Anyone who has seen Gilmore Girls knows that aside from drinking coffee, name-dropping obscure pop culture references is Lorelai’s forte. One minute she could be talking about Mariah Carey's Glitter and the next she’s quoting A Streetcar Named Desire. With songs like “The Tortured Poets Department” and “The Black Dog,” Swift is proving she, too, has an encyclopedic knowledge of celebs, bands, and movies.

Let’s not forget Swift as an actual connection to the IRL Lorelei. Lauren Graham is a certified Swiftie. Not only have the two met, but they share a mutual love of one another. Perhaps some of that Gilmore Girls magic rubbed off on Swift, but instead of delivering a monologue while walking through Stars Hollow, the “Fortnight” singer is putting her references in lyrical form.

In TTPD, you may have caught the Charlie Puth namedrop and subtle reference to Lucy Dacus from boygenius, but there are several other pop culture nods you may have missed. Below are just a few to pay attention to in your next listen.

Charlie Puth In “The Tortured Poets Department”

In the second track on TTPD, Swift sings, “We declared Charlie Puth should be a bigger artist.” This is a very obvious nod to the “We Don’t Talk Anymore” singer, whom Swift is hinting should be more popular — which may be a controversial take for Selena Gomez fans.

Dylan Thomas In “The Tortured Poets Department”

Another namedrop in “The Tortured Poets Department” is Dylan Thomas, who has also been mentioned in Gilmore Girls.
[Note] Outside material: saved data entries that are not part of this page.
[config.mk]
export PLATFORM = sky130hd
export DESIGN_NAME = frame_update_scheduler
export DESIGN_NICKNAME = d
export VERILOG_FILES = /design/src/rtl/frame_update_scheduler.sv
export SDC_FILE = /design/constraint.sdc
export NUM_CORES = 1
export LEC_CHECK = 0
export ABC_CLOCK_PERIOD_IN_PS = 4570
export BUFFER_PORTS_ARGS = -buffer_cell sky130_fd_sc_hd__buf_4
export CAP_MARGIN = 10
export CORE_MARGIN = 2
export CORE_UTILIZATION = 56
export DETAILED_ROUTE_END_ITERATION = 16
export PLACE_DENSITY = 0.86
export REMOVE_ABC_BUFFERS = 1
export SYNTH_ARGS = -nofsm -noshare
export SYNTH_HDL_FRONTEND = slang
export SYNTH_SLANG_ARGS = --single-unit
[constraint.sdc]
create_clock -name clk -period 4.57 [get_ports clk]
set_clock_uncertainty 0.1 [all_clocks]
set_input_delay 0.457 -clock clk [delete_from_list [all_inputs] [get_ports clk]]
set_output_delay 0.457 -clock clk [all_outputs]
set_load 0.01 [all_outputs]
[src/rtl/frame_update_scheduler.sv]
// rtl/frame_update_scheduler.sv - vblank-synchronised sequencer for per-frame game-logic update stages
module frame_update_scheduler #(
    parameter int NUM_STAGES    = 3,
    parameter int DISPLAY_V     = 480,
    parameter int DEADLINE_LINE = 524,
    parameter int FRAME_DIV     = 1
) (
    input  logic                  clk,
    input  logic                  clr,
    input  logic [9:0]            x,
    input  logic [9:0]            y,
    input  logic                  p_tick,
    input  logic                  enable,
    input  logic [NUM_STAGES-1:0] stage_done,
    input  logic                  overrun_clr,
    output logic [NUM_STAGES-1:0] stage_start,
    output logic                  commit,
    output logic                  busy,
    output logic [2:0]            cur_stage,
    output logic [15:0]           frame_cnt,
    output logic                  overrun
);

    localparam logic [9:0] VB_LINE    = 10'(DISPLAY_V);
    localparam logic [9:0] DL_LINE    = 10'(DEADLINE_LINE);
    localparam logic [7:0] DIV_LAST   = 8'(FRAME_DIV - 1);
    localparam logic [2:0] LAST_STAGE = 3'(NUM_STAGES - 1);

    typedef enum logic [1:0] {S_IDLE, S_START, S_WAIT, S_COMMIT} state_t;

    state_t     state, next_state;
    logic [7:0] div_cnt;
    logic [7:0] done_pad;
    logic       vb_evt, dl_evt, done_sel, run_go;

    assign vb_evt   = p_tick && (x == 10'd0) && (y == VB_LINE);
    assign dl_evt   = p_tick && (x == 10'd0) && (y == DL_LINE);
    // Widen so a 3-bit stage index always selects a legal bit.
    assign done_pad = 8'(stage_done);
    assign done_sel = done_pad[cur_stage];
    assign run_go   = vb_evt && (div_cnt == DIV_LAST) && enable;

    always_ff @(posedge clk) begin
        if (clr) begin
            state <= S_IDLE;
        end else begin
            state <= next_state;
        end
    end

    always_comb begin
        next_state = state;
        case (state)
            S_IDLE:   if (run_go) next_state = S_START;
            S_START:  next_state = dl_evt ? S_IDLE : S_WAIT;
            S_WAIT: begin
                if (dl_evt) begin
                    next_state = S_IDLE;
                end else if (done_sel) begin
                    next_state = (cur_stage == LAST_STAGE) ? S_COMMIT : S_START;
                end
            end
            S_COMMIT: next_state = S_IDLE;
            default:  next_state = S_IDLE;
        endcase
    end

    always_comb begin
        stage_start = '0;
        for (int i = 0; i < NUM_STAGES; i++) begin
            stage_start[i] = (state == S_START) && (cur_stage == 3'(i));
        end
        commit = (state == S_COMMIT);
        busy   = (state != S_IDLE);
    end

    always_ff @(posedge clk) begin
        if (clr) begin
            cur_stage <= 3'd0;
            div_cnt   <= 8'd0;
            frame_cnt <= 16'd0;
            overrun   <= 1'b0;
        end else begin
            if (vb_evt) frame_cnt <= frame_cnt + 16'd1;
            // A deadline abort below overrides a same-cycle clear.
            if (overrun_clr) overrun <= 1'b0;
            case (state)
                S_IDLE: begin
                    if (vb_evt) begin
                        if (div_cnt == DIV_LAST) begin
                            div_cnt <= 8'd0;
                            if (enable) cur_stage <= 3'd0;
                        end else begin
                            div_cnt <= div_cnt + 8'd1;
                        end
                    end
                end
                S_START, S_WAIT: begin
                    if (dl_evt) begin
                        overrun   <= 1'b1;
                        cur_stage <= 3'd0;
                    end else if (state == S_WAIT && done_sel && cur_stage != LAST_STAGE) begin
                        cur_stage <= cur_stage + 3'd1;
                    end
                end
                S_COMMIT: cur_stage <= 3'd0;
                default:  cur_stage <= 3'd0;
            endcase
        end
    end

endmodule

==> impl_metrics.toml <==
[clocking]
hold_buffers = 0
htree_num_levels = 2
cts_resized = 0
cts_buffers = 5
clkTransAtPathRegs_ps = 100
post_cts_buffers = 0
cts_root_buffer = "clkbuf_4"
cts_max_path_buffers = 2
cts_sinks = 30
clk_latency_ps = 330
cts_tree = "built"

[power]
power.density_nw_per_um2 = 230
intPower_uw = 407
power_leakage_uw = 0.000916
p_comb_share_pct = 11.8
swShare_pct = 24.0
irDropWorstVdd_mv = 0.139
switchingPower_uw = 129
p_clk_share_pct = 39.1
p_seq_share_pct = 49.1

[final_layout]
area_delta_synth_final_pct = 26.8
drive_above_1_share_pct = 28.3
fin_nets = 304
fin_area_um2 = 2330
antenna_cells = 0
final_cells = 309

[setup_path]
critPathRequiredTime_ps = 4750
path_depth = 6
cp_slowest_cell = "or4_1"
crit_type = "in -> reg"
cp-end-kind = "flop"
crit_arrival_ps = 2240
crit_fanout = 12
critPathBufInv = 1
crit_family = "simple AND/OR/NAND/NOR gates"
max_stage_delay_ps = 610
crit_path_cell_trace = "buf_4 > nor4_4 > and4_1 > nand4_1 > or4_1 > a21oi_1"
ff2ff_path_depth = 7
startpoint_type = "input pin"

[synthesis]
synth_top_area_share_pct = 32.6
yosysTopAreaCell = "dfxtp_1"
synth_top_family_by_area = "simple AND/OR/NAND/NOR gates"
ys_warn_count = 0
synthSimpleGateAreaFrac_pct = 34.5
synth-edff-count = 0
syn_avg_cell_area_um2 = 8.69
synthAdderAreaFrac_pct = 8.15
ys_seq_elements = 30
yosysSeqAreaShare_pct = 32.6
synth-xor-area-share_pct = 5.71
syn_inst = 212
async_reset_ff_share_pct = 0
netlist_area_um2 = 1840
muxShareOfSynthArea_pct = 1.22
synth_area_leaders = "dfxtp_1 33%, ha_1 8.2%, xnor2_1 5.2%"
synth-compound-area-share_pct = 13.1
ys.flop_type = "dfxtp_1"
synth.distinct_cells = 49

[floorplanning]
pin_count = 53
rows = 20
fp.dieH_um = 61.4
fp.dieArea_um2 = 3760
initial_core_util_pct = 59.4
die_x_um = 61.4
coreArea_um2 = 3100

[sta]
max_slew_margin_pct = 72.1
tns_ps = 0
period_needed_ps = 2070
final_hold_viol_count = 0
drv_slew = 0
finalCritPeriodShare_pct = 45.2
setup_viol = 0
worst_slew_pin_slew_ps = 415
fmax_ghz = 0.484
grt_setup_unrepaired = "false"

[grt]
grt_max_degree = 29
grt_pass1_vias = 1519
grtUsageTotal_pct = 23.6
overflow = 0
grt_pass1_wl_mm = 6.64
antenna_found_initial = 0

[drt]
first_pass_iters = 4
vias = 1740
vias_per_cell = 5.63
ant_nets = 0
drt-total-wl_mm = 4.04
drc = 0
wl_per_cell_um = 13.1
drt_iter0_drc = 65

[placed_design]
placed_cell_area_um2 = 2260
io_buffer_count = 52
dp.cells = 301
hpwl_mm = 3.06
gp_congestion = 0.832

[run_status]
outcome = "finished clean"

[hold_path]
hold_path_depth = 4
min_path_type = "in -> reg"

[flow_run]
cap_viol_max_count = 0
The Welsh “rock ‘n’ roll poet” appears in Swift’s song when she sings, “I laughed in your face and said, ‘You're not Dylan Thomas, I'm not Patti Smith / This ain't the Chelsea Hotel, we'rе modern idiots.’” Musicians like Bob Dylan and The Beatles were all inspired by Thomas’ work, so it’s fitting that he would be mentioned in TTPD.

In this case, Swift is saying that she doesn’t feel like she’s on the same level as someone so influential like Thomas. When he was mentioned in Gilmore Girls, Luke said, “No wine, no beer, no cooking sherry! It’s like Dylan Thomas just blew through town,” referencing the poet’s heavy drinking.

Patti Smith In “The Tortured Poets Department”

In the same line, Swift mentions Patti Smith, who is also a poet and singer-songwriter. Just like Thomas, Smith has a grand reputation, known as the “godmother of punk,” so she’s also someone Swift feels she can’t be compared to.

Smith is so influential that Rory mentions her in her valedictorian speech in Gilmore Girls. At graduation, she praises her mom Lorelai and says that she gave her role models from “Jane Austen to Eudora Welty to Patti Smith” to look up to.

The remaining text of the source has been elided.